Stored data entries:
..............................

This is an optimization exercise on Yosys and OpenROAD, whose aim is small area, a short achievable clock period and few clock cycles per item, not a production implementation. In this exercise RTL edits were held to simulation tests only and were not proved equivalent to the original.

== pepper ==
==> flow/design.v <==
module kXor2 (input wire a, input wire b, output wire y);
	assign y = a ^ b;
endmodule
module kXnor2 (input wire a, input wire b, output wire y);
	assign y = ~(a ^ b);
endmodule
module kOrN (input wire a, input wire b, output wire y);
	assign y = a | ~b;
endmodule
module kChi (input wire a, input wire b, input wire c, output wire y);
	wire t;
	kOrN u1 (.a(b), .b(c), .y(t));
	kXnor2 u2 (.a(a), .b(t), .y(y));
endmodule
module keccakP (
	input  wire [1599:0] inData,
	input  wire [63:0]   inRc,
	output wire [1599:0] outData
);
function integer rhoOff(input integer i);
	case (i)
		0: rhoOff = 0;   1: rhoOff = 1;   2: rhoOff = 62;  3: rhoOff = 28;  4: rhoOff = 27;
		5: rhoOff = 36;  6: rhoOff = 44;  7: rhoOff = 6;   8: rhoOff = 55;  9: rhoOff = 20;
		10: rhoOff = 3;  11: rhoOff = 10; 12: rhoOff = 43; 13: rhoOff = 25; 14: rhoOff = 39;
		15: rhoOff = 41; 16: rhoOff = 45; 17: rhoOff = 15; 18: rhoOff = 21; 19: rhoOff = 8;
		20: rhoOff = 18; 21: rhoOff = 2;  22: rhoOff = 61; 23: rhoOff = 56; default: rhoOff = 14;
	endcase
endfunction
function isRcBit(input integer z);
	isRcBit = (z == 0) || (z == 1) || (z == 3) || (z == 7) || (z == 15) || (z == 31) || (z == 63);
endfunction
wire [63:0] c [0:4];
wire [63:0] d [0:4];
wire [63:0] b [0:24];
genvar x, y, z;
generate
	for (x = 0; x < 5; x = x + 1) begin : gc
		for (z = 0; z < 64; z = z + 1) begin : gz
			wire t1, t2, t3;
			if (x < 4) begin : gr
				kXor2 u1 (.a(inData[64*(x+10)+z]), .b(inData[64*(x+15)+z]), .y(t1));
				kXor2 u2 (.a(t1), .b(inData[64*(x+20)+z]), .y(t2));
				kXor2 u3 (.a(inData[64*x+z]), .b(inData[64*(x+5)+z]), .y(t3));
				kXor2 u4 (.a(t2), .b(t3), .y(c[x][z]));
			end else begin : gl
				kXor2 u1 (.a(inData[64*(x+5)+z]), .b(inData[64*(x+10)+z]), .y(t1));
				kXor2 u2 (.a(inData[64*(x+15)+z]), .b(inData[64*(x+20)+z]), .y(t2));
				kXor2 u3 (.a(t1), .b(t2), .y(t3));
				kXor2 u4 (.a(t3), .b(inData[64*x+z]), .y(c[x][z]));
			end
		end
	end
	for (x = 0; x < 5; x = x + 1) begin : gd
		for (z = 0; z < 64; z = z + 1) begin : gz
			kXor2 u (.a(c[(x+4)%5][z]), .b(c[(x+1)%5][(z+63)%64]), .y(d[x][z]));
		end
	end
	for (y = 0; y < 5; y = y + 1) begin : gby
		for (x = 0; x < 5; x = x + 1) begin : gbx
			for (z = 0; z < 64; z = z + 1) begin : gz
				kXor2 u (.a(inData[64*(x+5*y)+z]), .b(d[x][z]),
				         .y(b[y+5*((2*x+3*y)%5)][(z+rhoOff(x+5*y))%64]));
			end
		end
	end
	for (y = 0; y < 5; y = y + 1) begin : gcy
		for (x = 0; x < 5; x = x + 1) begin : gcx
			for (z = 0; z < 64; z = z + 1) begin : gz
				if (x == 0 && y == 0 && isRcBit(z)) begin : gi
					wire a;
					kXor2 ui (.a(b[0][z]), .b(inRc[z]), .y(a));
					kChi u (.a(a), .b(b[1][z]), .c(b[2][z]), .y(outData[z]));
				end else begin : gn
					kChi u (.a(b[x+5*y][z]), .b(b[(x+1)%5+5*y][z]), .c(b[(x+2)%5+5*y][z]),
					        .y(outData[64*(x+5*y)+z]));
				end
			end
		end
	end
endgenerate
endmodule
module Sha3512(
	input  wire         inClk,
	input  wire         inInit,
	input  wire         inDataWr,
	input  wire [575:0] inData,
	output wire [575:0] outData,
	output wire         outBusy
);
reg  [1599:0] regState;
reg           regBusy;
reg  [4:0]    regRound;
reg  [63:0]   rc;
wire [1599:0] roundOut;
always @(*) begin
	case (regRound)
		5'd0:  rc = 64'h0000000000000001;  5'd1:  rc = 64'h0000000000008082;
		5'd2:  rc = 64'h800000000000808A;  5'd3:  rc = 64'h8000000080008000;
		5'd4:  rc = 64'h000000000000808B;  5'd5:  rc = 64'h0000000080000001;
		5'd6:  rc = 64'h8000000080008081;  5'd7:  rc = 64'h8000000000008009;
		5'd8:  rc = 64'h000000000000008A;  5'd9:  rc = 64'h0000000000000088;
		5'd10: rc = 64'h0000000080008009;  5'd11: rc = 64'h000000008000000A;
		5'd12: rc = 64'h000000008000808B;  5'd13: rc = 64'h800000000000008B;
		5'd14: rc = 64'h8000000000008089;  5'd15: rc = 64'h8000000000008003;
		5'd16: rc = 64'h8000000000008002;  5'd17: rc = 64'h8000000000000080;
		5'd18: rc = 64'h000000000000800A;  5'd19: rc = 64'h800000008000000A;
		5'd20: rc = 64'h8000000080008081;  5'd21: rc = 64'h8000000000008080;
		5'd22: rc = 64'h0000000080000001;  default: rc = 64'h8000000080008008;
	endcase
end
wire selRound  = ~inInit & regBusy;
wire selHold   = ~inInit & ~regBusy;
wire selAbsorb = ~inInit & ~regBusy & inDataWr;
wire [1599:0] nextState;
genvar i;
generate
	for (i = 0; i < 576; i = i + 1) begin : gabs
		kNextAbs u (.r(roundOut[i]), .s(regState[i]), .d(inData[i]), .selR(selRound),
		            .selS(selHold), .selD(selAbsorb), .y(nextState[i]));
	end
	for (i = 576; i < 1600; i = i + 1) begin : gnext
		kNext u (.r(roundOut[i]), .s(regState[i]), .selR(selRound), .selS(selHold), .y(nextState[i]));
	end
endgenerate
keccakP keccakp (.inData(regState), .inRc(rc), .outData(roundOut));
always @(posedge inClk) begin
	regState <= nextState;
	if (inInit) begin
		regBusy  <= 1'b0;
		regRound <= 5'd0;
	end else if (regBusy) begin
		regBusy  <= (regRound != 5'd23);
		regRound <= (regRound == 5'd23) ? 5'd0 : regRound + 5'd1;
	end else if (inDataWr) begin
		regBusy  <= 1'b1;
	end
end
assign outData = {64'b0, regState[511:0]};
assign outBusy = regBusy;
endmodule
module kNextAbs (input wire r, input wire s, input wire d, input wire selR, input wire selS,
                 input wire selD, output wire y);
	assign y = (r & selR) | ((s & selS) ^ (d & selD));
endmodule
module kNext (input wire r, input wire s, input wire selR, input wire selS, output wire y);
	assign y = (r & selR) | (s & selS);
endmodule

..............................

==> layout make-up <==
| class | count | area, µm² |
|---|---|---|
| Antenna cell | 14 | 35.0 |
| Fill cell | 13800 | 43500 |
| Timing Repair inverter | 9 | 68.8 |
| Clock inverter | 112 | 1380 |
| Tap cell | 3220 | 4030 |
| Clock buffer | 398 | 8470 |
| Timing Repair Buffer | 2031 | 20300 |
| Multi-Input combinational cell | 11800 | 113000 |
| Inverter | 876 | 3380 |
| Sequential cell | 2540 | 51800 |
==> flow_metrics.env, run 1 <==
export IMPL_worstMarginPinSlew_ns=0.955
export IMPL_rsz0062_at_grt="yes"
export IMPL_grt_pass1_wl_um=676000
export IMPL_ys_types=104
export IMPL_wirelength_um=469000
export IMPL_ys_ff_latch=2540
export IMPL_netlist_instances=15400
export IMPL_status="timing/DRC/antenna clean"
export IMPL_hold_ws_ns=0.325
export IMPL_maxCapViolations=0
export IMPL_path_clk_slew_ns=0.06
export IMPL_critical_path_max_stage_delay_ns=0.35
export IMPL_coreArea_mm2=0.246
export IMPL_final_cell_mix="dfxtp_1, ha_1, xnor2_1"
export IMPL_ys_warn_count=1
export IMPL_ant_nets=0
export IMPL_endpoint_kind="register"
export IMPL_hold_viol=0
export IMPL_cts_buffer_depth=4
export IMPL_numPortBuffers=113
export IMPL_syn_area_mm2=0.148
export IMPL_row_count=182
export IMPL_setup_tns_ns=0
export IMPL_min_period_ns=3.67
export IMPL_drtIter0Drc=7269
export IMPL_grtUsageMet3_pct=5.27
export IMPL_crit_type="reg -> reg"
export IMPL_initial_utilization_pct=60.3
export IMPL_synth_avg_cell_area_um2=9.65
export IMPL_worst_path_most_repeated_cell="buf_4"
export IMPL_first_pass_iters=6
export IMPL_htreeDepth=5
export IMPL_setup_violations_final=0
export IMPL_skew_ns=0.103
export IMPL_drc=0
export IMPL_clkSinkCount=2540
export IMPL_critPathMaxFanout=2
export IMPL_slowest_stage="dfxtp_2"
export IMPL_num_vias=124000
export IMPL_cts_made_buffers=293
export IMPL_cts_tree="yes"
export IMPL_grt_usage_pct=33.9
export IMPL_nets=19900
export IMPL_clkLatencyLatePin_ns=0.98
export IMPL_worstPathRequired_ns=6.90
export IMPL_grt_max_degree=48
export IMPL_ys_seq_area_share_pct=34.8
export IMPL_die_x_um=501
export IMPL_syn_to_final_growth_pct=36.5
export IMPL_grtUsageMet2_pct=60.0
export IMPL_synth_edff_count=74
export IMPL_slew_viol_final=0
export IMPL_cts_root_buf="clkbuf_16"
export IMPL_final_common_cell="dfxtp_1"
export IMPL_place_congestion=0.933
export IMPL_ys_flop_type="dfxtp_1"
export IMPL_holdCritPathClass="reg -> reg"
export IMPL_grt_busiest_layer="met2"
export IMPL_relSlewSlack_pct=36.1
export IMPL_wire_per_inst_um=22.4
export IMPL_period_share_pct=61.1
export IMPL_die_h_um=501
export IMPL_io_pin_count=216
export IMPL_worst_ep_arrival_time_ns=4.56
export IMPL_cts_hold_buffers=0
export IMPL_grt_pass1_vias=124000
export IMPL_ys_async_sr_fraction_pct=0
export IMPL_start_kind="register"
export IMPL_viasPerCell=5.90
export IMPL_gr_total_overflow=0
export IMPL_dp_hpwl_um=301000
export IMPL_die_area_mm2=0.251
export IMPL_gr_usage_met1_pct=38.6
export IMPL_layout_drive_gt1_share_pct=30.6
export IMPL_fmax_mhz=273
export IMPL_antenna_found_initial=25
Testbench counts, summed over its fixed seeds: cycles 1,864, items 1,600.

..............................

Exercise description:
From the records above, transcribe without alteration every line from the one with "11800 | 113000 |" to the one with "export IMPL_ys_types=104", inclusive.

Worked solution:
| Multi-Input combinational cell | 11800 | 113000 |
| Inverter | 876 | 3380 |
| Sequential cell | 2540 | 51800 |
==> flow_metrics.env, run 1 <==
export IMPL_worstMarginPinSlew_ns=0.955
export IMPL_rsz0062_at_grt="yes"
export IMPL_grt_pass1_wl_um=676000
export IMPL_ys_types=104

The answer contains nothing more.